Ed Amoroso, senior vice president and chief security officer of AT&T, told a Congressional Committee on 20 March that cybercrime was a $1 trillion a year business. The assertion was made not only in Amoroso’s responses to questions, but also in written testimony. His testimony was made at a hearing of the Senate Commerce, Science, and Transportation Committee. The end of paragraph 5 of the written submission states:

Last year the FBI announced that revenues from cyber-crime, for the first time ever, exceeded drug trafficking as the most lucrative illegal global business, estimated at reaping more than $1 trillion annually in illicit profits.

As Richard Stiennon points out the quoted figure would make cybercrime bigger than the entire IT industry. The top 10 Fortune 50 firms turned over $2 trillion last year. Put another way, revenues from cybercrime exceed those of AT&T itself ($119 billion in 2008) by a factor of around eight.

Estimates of the drug trade peg annual revenues at about $400 billion.
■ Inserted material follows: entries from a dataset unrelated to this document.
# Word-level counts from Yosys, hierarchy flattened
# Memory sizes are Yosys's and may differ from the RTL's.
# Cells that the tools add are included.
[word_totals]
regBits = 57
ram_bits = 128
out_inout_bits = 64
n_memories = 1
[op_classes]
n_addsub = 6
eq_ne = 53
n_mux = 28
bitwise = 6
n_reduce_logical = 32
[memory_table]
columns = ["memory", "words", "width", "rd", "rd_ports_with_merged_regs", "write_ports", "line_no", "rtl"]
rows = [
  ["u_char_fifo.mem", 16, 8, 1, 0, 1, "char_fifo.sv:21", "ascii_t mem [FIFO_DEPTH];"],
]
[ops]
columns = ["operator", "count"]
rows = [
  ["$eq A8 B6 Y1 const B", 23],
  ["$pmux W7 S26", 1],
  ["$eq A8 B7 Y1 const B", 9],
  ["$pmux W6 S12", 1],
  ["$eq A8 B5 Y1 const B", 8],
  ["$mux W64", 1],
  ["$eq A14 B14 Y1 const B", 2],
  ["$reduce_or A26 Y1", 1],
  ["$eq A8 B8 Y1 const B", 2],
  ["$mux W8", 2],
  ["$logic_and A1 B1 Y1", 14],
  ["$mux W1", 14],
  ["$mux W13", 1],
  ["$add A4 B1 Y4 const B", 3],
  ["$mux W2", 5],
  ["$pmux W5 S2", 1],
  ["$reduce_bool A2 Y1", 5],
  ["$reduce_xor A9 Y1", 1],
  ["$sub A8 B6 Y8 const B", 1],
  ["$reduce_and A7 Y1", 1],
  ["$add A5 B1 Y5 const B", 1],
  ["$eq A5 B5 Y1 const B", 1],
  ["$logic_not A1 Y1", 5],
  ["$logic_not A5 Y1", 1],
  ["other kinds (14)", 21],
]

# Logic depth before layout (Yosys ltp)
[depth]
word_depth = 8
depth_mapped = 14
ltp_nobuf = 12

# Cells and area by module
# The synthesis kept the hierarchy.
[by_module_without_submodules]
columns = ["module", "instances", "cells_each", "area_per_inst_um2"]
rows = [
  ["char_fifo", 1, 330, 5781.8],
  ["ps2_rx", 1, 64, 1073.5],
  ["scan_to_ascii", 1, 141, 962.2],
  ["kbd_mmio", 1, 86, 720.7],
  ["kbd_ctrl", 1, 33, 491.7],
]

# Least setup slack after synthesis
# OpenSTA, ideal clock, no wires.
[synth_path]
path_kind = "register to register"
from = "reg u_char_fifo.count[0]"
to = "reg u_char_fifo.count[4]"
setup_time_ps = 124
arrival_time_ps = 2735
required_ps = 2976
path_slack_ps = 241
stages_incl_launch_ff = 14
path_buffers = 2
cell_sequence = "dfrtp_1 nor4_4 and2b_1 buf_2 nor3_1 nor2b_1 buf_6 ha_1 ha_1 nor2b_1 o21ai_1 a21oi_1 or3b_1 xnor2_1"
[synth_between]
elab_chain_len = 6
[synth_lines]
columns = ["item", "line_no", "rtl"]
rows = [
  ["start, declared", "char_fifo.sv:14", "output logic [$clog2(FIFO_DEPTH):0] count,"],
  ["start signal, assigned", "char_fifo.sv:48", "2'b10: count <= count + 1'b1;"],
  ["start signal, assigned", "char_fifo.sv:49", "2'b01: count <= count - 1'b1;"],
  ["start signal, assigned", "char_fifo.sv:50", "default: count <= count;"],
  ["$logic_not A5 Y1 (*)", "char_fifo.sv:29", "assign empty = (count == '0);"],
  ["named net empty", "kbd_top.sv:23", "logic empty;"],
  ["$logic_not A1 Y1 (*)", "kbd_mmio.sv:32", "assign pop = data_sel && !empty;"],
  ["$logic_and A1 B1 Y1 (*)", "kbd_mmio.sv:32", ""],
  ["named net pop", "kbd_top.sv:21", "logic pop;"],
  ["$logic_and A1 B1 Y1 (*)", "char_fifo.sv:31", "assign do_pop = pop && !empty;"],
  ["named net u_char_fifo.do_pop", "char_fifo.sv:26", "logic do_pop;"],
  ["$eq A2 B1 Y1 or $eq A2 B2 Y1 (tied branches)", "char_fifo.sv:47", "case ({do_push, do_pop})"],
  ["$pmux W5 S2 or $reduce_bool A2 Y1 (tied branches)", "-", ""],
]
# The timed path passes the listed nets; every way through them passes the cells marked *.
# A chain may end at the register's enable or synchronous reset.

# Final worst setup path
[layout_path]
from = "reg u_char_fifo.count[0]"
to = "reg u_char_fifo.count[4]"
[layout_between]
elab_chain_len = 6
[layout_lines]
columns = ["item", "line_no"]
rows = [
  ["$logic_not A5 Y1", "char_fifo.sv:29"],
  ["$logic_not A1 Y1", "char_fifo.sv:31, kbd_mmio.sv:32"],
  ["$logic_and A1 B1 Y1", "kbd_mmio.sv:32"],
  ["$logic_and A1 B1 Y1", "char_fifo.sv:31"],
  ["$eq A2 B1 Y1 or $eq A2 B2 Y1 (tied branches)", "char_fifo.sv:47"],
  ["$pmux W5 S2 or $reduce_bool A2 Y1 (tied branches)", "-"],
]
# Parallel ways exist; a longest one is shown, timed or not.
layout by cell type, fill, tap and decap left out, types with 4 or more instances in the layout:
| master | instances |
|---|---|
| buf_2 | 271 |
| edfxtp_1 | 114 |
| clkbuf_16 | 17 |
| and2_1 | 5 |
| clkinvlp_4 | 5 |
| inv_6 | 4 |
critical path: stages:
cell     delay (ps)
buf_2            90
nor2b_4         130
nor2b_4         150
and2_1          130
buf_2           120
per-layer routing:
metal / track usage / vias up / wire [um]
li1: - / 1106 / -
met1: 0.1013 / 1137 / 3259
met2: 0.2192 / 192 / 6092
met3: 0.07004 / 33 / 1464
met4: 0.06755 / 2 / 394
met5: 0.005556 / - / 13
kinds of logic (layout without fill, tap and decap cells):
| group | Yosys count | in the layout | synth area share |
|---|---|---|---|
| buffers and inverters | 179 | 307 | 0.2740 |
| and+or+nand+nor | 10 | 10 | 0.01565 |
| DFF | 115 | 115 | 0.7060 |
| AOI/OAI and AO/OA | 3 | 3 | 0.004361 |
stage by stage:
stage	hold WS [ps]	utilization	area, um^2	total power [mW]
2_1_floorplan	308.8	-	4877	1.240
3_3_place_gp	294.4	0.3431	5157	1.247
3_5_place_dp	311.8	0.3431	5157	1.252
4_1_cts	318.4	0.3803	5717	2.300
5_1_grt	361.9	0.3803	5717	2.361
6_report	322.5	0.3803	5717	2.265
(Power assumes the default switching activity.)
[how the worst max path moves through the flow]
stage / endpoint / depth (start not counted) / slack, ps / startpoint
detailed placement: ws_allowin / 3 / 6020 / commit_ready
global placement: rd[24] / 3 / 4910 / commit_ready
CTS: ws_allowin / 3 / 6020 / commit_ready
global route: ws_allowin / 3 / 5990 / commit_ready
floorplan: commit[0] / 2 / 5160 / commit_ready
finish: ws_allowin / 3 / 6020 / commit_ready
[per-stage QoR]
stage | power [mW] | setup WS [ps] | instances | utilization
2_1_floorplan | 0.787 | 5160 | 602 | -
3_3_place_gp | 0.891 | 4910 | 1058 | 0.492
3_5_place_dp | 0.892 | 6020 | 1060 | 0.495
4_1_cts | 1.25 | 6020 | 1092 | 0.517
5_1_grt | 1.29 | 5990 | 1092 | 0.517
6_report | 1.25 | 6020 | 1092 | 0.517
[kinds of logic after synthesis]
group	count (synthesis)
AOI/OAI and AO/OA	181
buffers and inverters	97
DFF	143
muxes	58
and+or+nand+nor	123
<file path="src/hw/lsu_consts.svh">
`ifndef LSU_CONSTS_SVH
`define LSU_CONSTS_SVH

// byte address width, 1 KiB data memory
`define LSU_AW 10
// words in the data memory
`define LSU_DEPTH 256

// one-hot memory op bit positions
`define MOP_LW  0
`define MOP_LB  1
`define MOP_LBU 2
`define MOP_LH  3
`define MOP_LHU 4
`define MOP_LWL 5
`define MOP_LWR 6
`define MOP_SW  7
`define MOP_SB  8
`define MOP_SH  9
`define MOP_W   10

// longest busy stretch after a read
`define SRAM_MAX_WAIT 3

`endif

</file>
<file path="src/hw/lsu_pkg.sv">
`include "lsu_consts.svh"

package lsu_pkg;

    // one-hot, all zeros is a plain alu op
    typedef logic [`MOP_W-1:0] mem_op_t;

    // operation handed over by execute
    typedef struct packed {
        mem_op_t     op;
        logic        ex;
        logic        gr_we;
        logic [4:0]  dest;
        // address for memory ops, alu value otherwise
        logic [31:0] result;
        // store data or lwl/lwr merge source
        logic [31:0] rt_value;
        logic [31:0] pc;
    } ex_to_m1_t;

    typedef struct packed {
        mem_op_t     op;
        logic        ex;
        logic        gr_we;
        logic [4:0]  dest;
        logic [31:0] result;
        logic [31:0] rt_value;
        logic [31:0] pc;
        // no read pending, mem_stage need not wait
        logic        store_flow;
    } m1_to_ms_t;

    typedef struct packed {
        mem_op_t     op;
        logic        ex;
        logic        gr_we;
        logic [4:0]  dest;
        logic [31:0] result;
        logic [31:0] rt_value;
        logic [31:0] pc;
        logic [31:0] rdata;
    } ms_to_ws_t;

    // request into the data memory
    typedef struct packed {
        logic              en;
        logic              we;
        logic [3:0]        wstrb;
        logic [`LSU_AW-1:0] addr;
        logic [31:0]       wdata;
    } mem_req_t;

    // bypass to decode
    typedef struct packed {
        logic [4:0]  dest;
        logic [31:0] result;
        logic        load_op;
    } ms_fwd_t;

    // one register-file commit
    typedef struct packed {
        logic        gr_we;
        logic [4:0]  dest;
        logic [31:0] data;
        logic        ex;
        logic [31:0] pc;
    } wb_commit_t;

    // one data word, by word, byte lane or half lane
    typedef union packed {
        logic [31:0]      word;
        logic [3:0][7:0]  bytes;
        logic [1:0][15:0] halves;
    } data_word_u;

endpackage

</file>
<file path="src/hw/m1_stage.sv">
`timescale 1ns/1ps
`include "lsu_consts.svh"

module m1_stage import lsu_pkg::*; (
    input  logic      clk,
    input  logic      reset,
    // from execute
    input  logic      es_valid,
    input  ex_to_m1_t es_bus,
    output logic      m1_allowin,
    // to mem_stage
    input  logic      ms_allowin,
    output logic      m1_to_ms_valid,
    output m1_to_ms_t m1_to_ms_bus,
    // to data memory
    output mem_req_t  mem_req
);

    logic       m1_valid;
    ex_to_m1_t  m1_bus_r;
    logic       is_store;
    logic       has_mem;
    logic [1:0] low;
    logic [3:0] wstrb;
    data_word_u st_data;

    // never stalls on its own
    assign m1_allowin     = !m1_valid || ms_allowin;
    assign m1_to_ms_valid = m1_valid;

    always_ff @(posedge clk) begin
        if (reset) begin
            m1_valid <= 1'b0;
        end else if (m1_allowin) begin
            m1_valid <= es_valid;
        end
    end

    // payload register qualified by m1_valid
    always_ff @(posedge clk) begin
        if (es_valid && m1_allowin) begin
            m1_bus_r <= es_bus;
        end
    end

    assign is_store = m1_bus_r.op[`MOP_SW] | m1_bus_r.op[`MOP_SB] | m1_bus_r.op[`MOP_SH];
    assign has_mem  = |m1_bus_r.op;
    assign low      = m1_bus_r.result[1:0];

    // byte strobes from op and low address bits
    always_comb begin
        wstrb = 4'b0000;
        if (m1_bus_r.op[`MOP_SW]) begin
            wstrb = 4'b1111;
        end else if (m1_bus_r.op[`MOP_SH]) begin
            wstrb = low[1] ? 4'b1100 : 4'b0011;
        end else if (m1_bus_r.op[`MOP_SB]) begin
            wstrb = 4'b0001 << low;
        end
    end

    // store data copied across every lane so the strobes pick the live one
    always_comb begin
        st_data.word = m1_bus_r.rt_value;
        if (m1_bus_r.op[`MOP_SB]) begin
            for (int i = 0; i < 4; i++) begin
                st_data.bytes[i] = m1_bus_r.rt_value[7:0];
            end
        end else if (m1_bus_r.op[`MOP_SH]) begin
            st_data.halves[0] = m1_bus_r.rt_value[15:0];
            st_data.halves[1] = m1_bus_r.rt_value[15:0];
        end
    end

    // request only on the handoff edge so each op reaches memory once
    assign mem_req.en    = m1_valid && ms_allowin && has_mem && !m1_bus_r.ex;
    assign mem_req.we    = is_store;
    assign mem_req.wstrb = wstrb;
    assign mem_req.addr  = m1_bus_r.result[`LSU_AW-1:0];
    assign mem_req.wdata = st_data.word;

    always_comb begin
        m1_to_ms_bus.op       = m1_bus_r.op;
        m1_to_ms_bus.ex       = m1_bus_r.ex;
        m1_to_ms_bus.gr_we    = m1_bus_r.gr_we;
        m1_to_ms_bus.dest     = m1_bus_r.dest;
        m1_to_ms_bus.result   = m1_bus_r.result;
        m1_to_ms_bus.rt_value = m1_bus_r.rt_value;
        m1_to_ms_bus.pc       = m1_bus_r.pc;
        // excepted ops never touch memory either
        m1_to_ms_bus.store_flow = is_store || !has_mem || m1_bus_r.ex;
    end

endmodule

</file>
<file path="src/memmap_pkg.sv">
// Memory mapper shared definitions
// Region size codes, mapper register layout and bus constants

package memmap_pkg;

    localparam int NREGION   = 8;   // Programmable regions
    localparam int ADDR_W    = 23;  // CPU word address, byte bits 23:1
    localparam int FC_INTACK = 7;   // Function code of an IACK cycle

    // Mapper register file layout
    localparam int MMR_NUM      = 32;
    localparam int MMR_IDX_W    = 5;
    localparam int MMR_BASE_IDX = 16;  // Base byte of region 0
    localparam int MMR_SIZE_IDX = 17;  // Size code of region 0
    localparam int MMR_STRIDE   = 2;   // Registers per region

    // Region size, sets how many upper address bits are compared
    typedef enum logic [1:0] {
        SIZE_64K  = 2'd0,  // 8 bits
        SIZE_128K = 2'd1,  // 7 bits
        SIZE_512K = 2'd2,  // 5 bits
        SIZE_2M   = 2'd3   // 3 bits
    } region_size_e;

    // Mask over byte address bits 23:16 for a given size
    function automatic logic [7:0] size_mask(region_size_e sz);
        logic [7:0] m;
        case (sz)
            SIZE_64K:  m = 8'hff;
            SIZE_128K: m = 8'hfe;
            SIZE_512K: m = 8'hf8;
            SIZE_2M:   m = 8'he0;
            default:   m = 8'hff;
        endcase
        return m;
    endfunction

endpackage

</file>
<file path="src/memmap_decode.sv">
// Mapper region decode stage
// Priority match over eight regions, writes mapper registers on unmapped writes

module memmap_decode
    import memmap_pkg::*;
(
    input  logic                 clk,
    input  logic                 rst,

    // Stage 1
    input  logic                 s1_valid,
    input  logic [ADDR_W-1:0]    s1_addr,
    input  logic                 s1_wr,
    input  logic [15:0]          s1_wdata,
    input  logic [1:0]           s1_be,

    input  logic [NREGION*8-1:0] region_base,
    input  logic [NREGION*2-1:0] region_size,

    // Register write, lands on the same edge as stage 2
    output logic                 cpu_mmr_wr,
    output logic [MMR_IDX_W-1:0] cpu_mmr_idx,
    output logic [7:0]           cpu_mmr_data,

    // Stage 2 towards issue
    output logic                 s2_valid,
    output logic [ADDR_W-1:0]    s2_addr,
    output logic                 s2_wr,
    output logic [15:0]          s2_wdata,
    output logic [1:0]           s2_be,
    output logic [NREGION-1:0]   s2_region,
    output logic                 s2_drop     // Unmapped access, credit goes back
);

    logic [NREGION-1:0] hit;       // Every region that matches
    logic [NREGION-1:0] sel;       // Lowest one only
    logic               unmapped;

    // Compare byte address bits 23:16 under the size mask
    always_comb begin
        for (int r = 0; r < NREGION; r++) begin
            hit[r] = ((s1_addr[ADDR_W-1 -: 8] ^ region_base[r*8 +: 8])
                      & size_mask(region_size_e'(region_size[r*2 +: 2]))) == 8'h00;
        end
    end

    assign sel      = hit & (~hit + {{(NREGION-1){1'b0}}, 1'b1});  // Isolate lowest set bit
    assign unmapped = s1_valid && (hit == '0);

    // Unmapped write with low lane on programs the mapper
    assign cpu_mmr_wr   = unmapped && s1_wr && !s1_be[0];
    assign cpu_mmr_idx  = s1_addr[MMR_IDX_W-1:0];   // Byte address bits 5:1
    assign cpu_mmr_data = s1_wdata[7:0];

    always_ff @(posedge clk or posedge rst) begin
        if (rst) begin
            s2_valid <= 1'b0;
            s2_drop  <= 1'b0;
        end else begin
            s2_valid <= s1_valid && !unmapped;
            s2_drop  <= unmapped;
        end
    end

    always_ff @(posedge clk) begin
        if (s1_valid) begin
            s2_addr   <= s1_addr;
            s2_wr     <= s1_wr;
            s2_wdata  <= s1_wdata;
            s2_be     <= s1_be;
            s2_region <= sel;
        end
    end

    // Issued accesses carry exactly one region
    a_region_onehot: assert property (@(posedge clk) disable iff (rst)
        s2_valid |-> $onehot(s2_region))
        else $error("stage 2 region not one-hot: %h", s2_region);

endmodule

</file>
<file path="src/memmap_front.sv">
// Mapper front stage
// Captures CPU bus cycles and runs the vertical-blank interrupt with its acknowledge

module memmap_front
    import memmap_pkg::*;
(
    input  logic              clk,
    input  logic              rst,

    // CPU request for each spent credit
    input  logic              req_valid,
    input  logic [ADDR_W-1:0] req_addr,
    input  logic              req_wr,
    input  logic [15:0]       req_wdata,
    input  logic [1:0]        req_be,     // Active low lanes as on dswn
    input  logic [2:0]        req_fc,

    input  logic              vint,

    // Stage 1 towards decode
    output logic              s1_valid,
    output logic [ADDR_W-1:0] s1_addr,
    output logic              s1_wr,
    output logic [15:0]       s1_wdata,
    output logic [1:0]        s1_be,

    output logic              irq_n
);

    logic intack;      // IACK cycle accepted this clock
    logic last_vint;   // Previous vint sample
    logic vint_rise;

    assign intack    = req_valid && (req_fc == 3'(FC_INTACK));
    assign vint_rise = vint && !last_vint;

    // Stage 1 valid follows the request every cycle
    always_ff @(posedge clk or posedge rst) begin
        if (rst) begin
            s1_valid <= 1'b0;
        end else begin
            s1_valid <= req_valid;
        end
    end

    // Stage 1 payload
    always_ff @(posedge clk) begin
        if (req_valid) begin
            s1_addr  <= req_addr;
            s1_wr    <= req_wr && !intack;  // IACK passes on as a read
            s1_wdata <= req_wdata;
            s1_be    <= req_be;
        end
    end

    // VBLANK interrupt
    always_ff @(posedge clk or posedge rst) begin
        if (rst) begin
            last_vint <= 1'b0;
            irq_n     <= 1'b1;
        end else begin
            last_vint <= vint;
            if (intack) begin
                irq_n <= 1'b1;      // Acknowledge beats a new edge
            end else if (vint_rise) begin
                irq_n <= 1'b0;
            end
        end
    end

endmodule

</file>
<file path="src/memmap_issue.sv">
// Mapper issue stage
// Queues decoded accesses, sends on memory credits and returns requester credits

module memmap_issue
    import memmap_pkg::*;
#(
    parameter int QDEPTH      = 4,
    parameter int MEM_CREDITS = 2
) (
    input  logic               clk,
    input  logic               rst,

    // Stage 2
    input  logic               s2_valid,
    input  logic [ADDR_W-1:0]  s2_addr,
    input  logic               s2_wr,
    input  logic [15:0]        s2_wdata,
    input  logic [1:0]         s2_be,
    input  logic [NREGION-1:0] s2_region,
    input  logic               s2_drop,

    // Memory side
    input  logic               mem_credit,   // One credit back per pulse
    output logic               mem_valid,
    output logic [ADDR_W-1:0]  mem_addr,
    output logic               mem_wr,
    output logic [15:0]        mem_wdata,
    output logic [1:0]         mem_be,
    output logic [NREGION-1:0] mem_region,

    output logic [1:0]         req_credit    // Credits back to the requester
);

    localparam int PTR_W  = (QDEPTH > 1) ? $clog2(QDEPTH) : 1;
    localparam int CNT_W  = $clog2(QDEPTH + 1);
    localparam int CRED_W = $clog2(MEM_CREDITS + 1);
    localparam logic [PTR_W-1:0] LAST = PTR_W'(QDEPTH - 1);

    // Queue storage
    logic [ADDR_W-1:0]  q_addr   [QDEPTH];
    logic               q_wr     [QDEPTH];
    logic [15:0]        q_wdata  [QDEPTH];
    logic [1:0]         q_be     [QDEPTH];
    logic [NREGION-1:0] q_region [QDEPTH];

    logic [PTR_W-1:0]  wr_ptr, rd_ptr;
    logic [CNT_W-1:0]  q_count;
    logic [CRED_W-1:0] mem_cnt;   // Memory credits held

    assign mem_valid  = (q_count != '0) && (mem_cnt != '0);  // Head goes out
    assign mem_addr   = q_addr[rd_ptr];
    assign mem_wr     = q_wr[rd_ptr];
    assign mem_wdata  = q_wdata[rd_ptr];
    assign mem_be     = q_be[rd_ptr];
    assign mem_region = q_region[rd_ptr];

    always_ff @(posedge clk) begin
        if (s2_valid) begin
            q_addr[wr_ptr]   <= s2_addr;
            q_wr[wr_ptr]     <= s2_wr;
            q_wdata[wr_ptr]  <= s2_wdata;
            q_be[wr_ptr]     <= s2_be;
            q_region[wr_ptr] <= s2_region;
        end
    end

    always_ff @(posedge clk or posedge rst) begin
        if (rst) begin
            wr_ptr     <= '0;
            rd_ptr     <= '0;
            q_count    <= '0;
            mem_cnt    <= CRED_W'(MEM_CREDITS);
            req_credit <= 2'd0;
        end else begin
            if (s2_valid) wr_ptr <= (wr_ptr == LAST) ? '0 : wr_ptr + 1'b1;
            if (mem_valid) rd_ptr <= (rd_ptr == LAST) ? '0 : rd_ptr + 1'b1;
            q_count <= q_count + CNT_W'(s2_valid) - CNT_W'(mem_valid);
            mem_cnt <= mem_cnt + CRED_W'(mem_credit) - CRED_W'(mem_valid);
            // One back per send and per drop
            req_credit <= {1'b0, mem_valid} + {1'b0, s2_drop};
        end
    end

    // Requester credits must keep the queue from overflowing
    a_no_overflow: assert property (@(posedge clk) disable iff (rst)
        s2_valid |-> (q_count < CNT_W'(QDEPTH)))
        else $error("push into full issue queue");

    // Memory never returns more than it granted
    a_mem_credit: assert property (@(posedge clk) disable iff (rst)
        mem_cnt <= CRED_W'(MEM_CREDITS))
        else $error("memory credit count above limit: %0d", mem_cnt);

endmodule

</file>
<file path="src/memmap_regs.sv">
// Mapper register file
// 32 byte registers written by the CPU path and the MCU port, region fields exposed flat

module memmap_regs
    import memmap_pkg::*;
(
    input  logic                   clk,
    input  logic                   rst,

    // Write from the decode stage, unmapped CPU writes
    input  logic                   cpu_mmr_wr,
    input  logic [MMR_IDX_W-1:0]   cpu_mmr_idx,
    input  logic [7:0]             cpu_mmr_data,

    // Microcontroller port
    input  logic                   mcu_wr,
    input  logic [MMR_IDX_W-1:0]   mcu_addr,
    input  logic [7:0]             mcu_wdata,

    // Per-region fields
    output logic [NREGION*8-1:0]   region_base,
    output logic [NREGION*2-1:0]   region_size
);

    logic [7:0] mmr [MMR_NUM];

    always_ff @(posedge clk or posedge rst) begin
        if (rst) begin
            // All zero, every region at base 0 with 64 kB
            for (int i = 0; i < MMR_NUM; i++) begin
                mmr[i] <= 8'h00;
            end
        end else begin
            if (cpu_mmr_wr) begin
                mmr[cpu_mmr_idx] <= cpu_mmr_data;
            end
            // Same index in the same cycle, MCU takes it
            if (mcu_wr) begin
                mmr[mcu_addr] <= mcu_wdata;
            end
        end
    end

    // Base byte at 16+2r, size code in low bits of 17+2r
    genvar r;
    generate
        for (r = 0; r < NREGION; r++) begin : g_region
            assign region_base[r*8 +: 8] = mmr[MMR_BASE_IDX + MMR_STRIDE*r];
            assign region_size[r*2 +: 2] = mmr[MMR_SIZE_IDX + MMR_STRIDE*r][1:0];
        end
    endgenerate

endmodule

</file>
<file path="src/memmap_top.sv">
// Memory mapper top level
// Front, decode and issue stages around the mapper register file

module memmap_top
    import memmap_pkg::*;
#(
    parameter int QDEPTH      = 4,
    parameter int MEM_CREDITS = 2
) (
    input  logic                 clk,
    input  logic                 rst,
    // CPU requester
    input  logic                 req_valid,
    input  logic [ADDR_W-1:0]    req_addr,
    input  logic                 req_wr,
    input  logic [15:0]          req_wdata,
    input  logic [1:0]           req_be,
    input  logic [2:0]           req_fc,
    output logic [1:0]           req_credit,
    // Microcontroller register port
    input  logic                 mcu_wr,
    input  logic [MMR_IDX_W-1:0] mcu_addr,
    input  logic [7:0]           mcu_wdata,
    // Memory side
    output logic                 mem_valid,
    output logic [ADDR_W-1:0]    mem_addr,
    output logic                 mem_wr,
    output logic [15:0]          mem_wdata,
    output logic [1:0]           mem_be,
    output logic [NREGION-1:0]   mem_region,
    input  logic                 mem_credit,
    // Interrupt
    input  logic                 vint,
    output logic                 irq_n
);

    logic                 s1_valid, s1_wr, s2_valid, s2_wr, s2_drop;
    logic [ADDR_W-1:0]    s1_addr, s2_addr;
    logic [15:0]          s1_wdata, s2_wdata;
    logic [1:0]           s1_be, s2_be;
    logic [NREGION-1:0]   s2_region;
    logic [NREGION*8-1:0] region_base;
    logic [NREGION*2-1:0] region_size;
    logic                 cpu_mmr_wr;
    logic [MMR_IDX_W-1:0] cpu_mmr_idx;
    logic [7:0]           cpu_mmr_data;

    memmap_front u_front (.*);
    memmap_regs u_regs (.*);
    memmap_decode u_decode (.*);
    memmap_issue #(.QDEPTH(QDEPTH), .MEM_CREDITS(MEM_CREDITS)) u_issue (.*);

endmodule

</file>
There is no figure on this from the FBI much less a comparative figure comparing cybercrime and drug trade revenues. Stiennon, chief research analyst at IT-Harvest, guesses that cybercrime profits might be worth about $1 billion a year, which seems much more plausible.

John Leyden writes that it would be mindblowing to think that cybercrime revenues exceed the GDP of Saudi Arabia ($555 billion in 2007), with all its oil income. How, then, could this notion have taken hold? Stiennon offers an explanation. The idea that cybercrime revenue trumps that of the drug trade were first mentioned by Valerie McNiven, a consultant to the U.S. Treasury Department in November 2005. The figure cited at the time was the still-implausible $105 billion, Stiennon reports.

The same figure, mentioned by a lawyer to a Reuters stringer and thereafter repeated by the PR departments of security firms, reappeared again in a September 2007 speech by the chief executive of McAfee, David DeWalt.

Eighteen months later the number has grown so that the figure cited is $1 trillion but, as Stiennon points out, the form of language is virtually identical. Earlier this week security firm Finjan published a press release (“Finjan confirms cybercrime revenues exceeding drug trafficking”) supporting the myth, most recently relayed by Amoroso before Congress.

Leyden asked Finjan whether it wanted to rethink what it said. Not a bit of it, the security firm responded. “In our Q1 2009 report on cybercrime, for example, we revealed that one single rogueware network are raking in $10,800 a day, or $39.42 million a year,” it said. “If you extrapolate those figures across the many thousands of cybercrime operations that exist on the Internet at any given time, the results easily reach a trillion dollars.”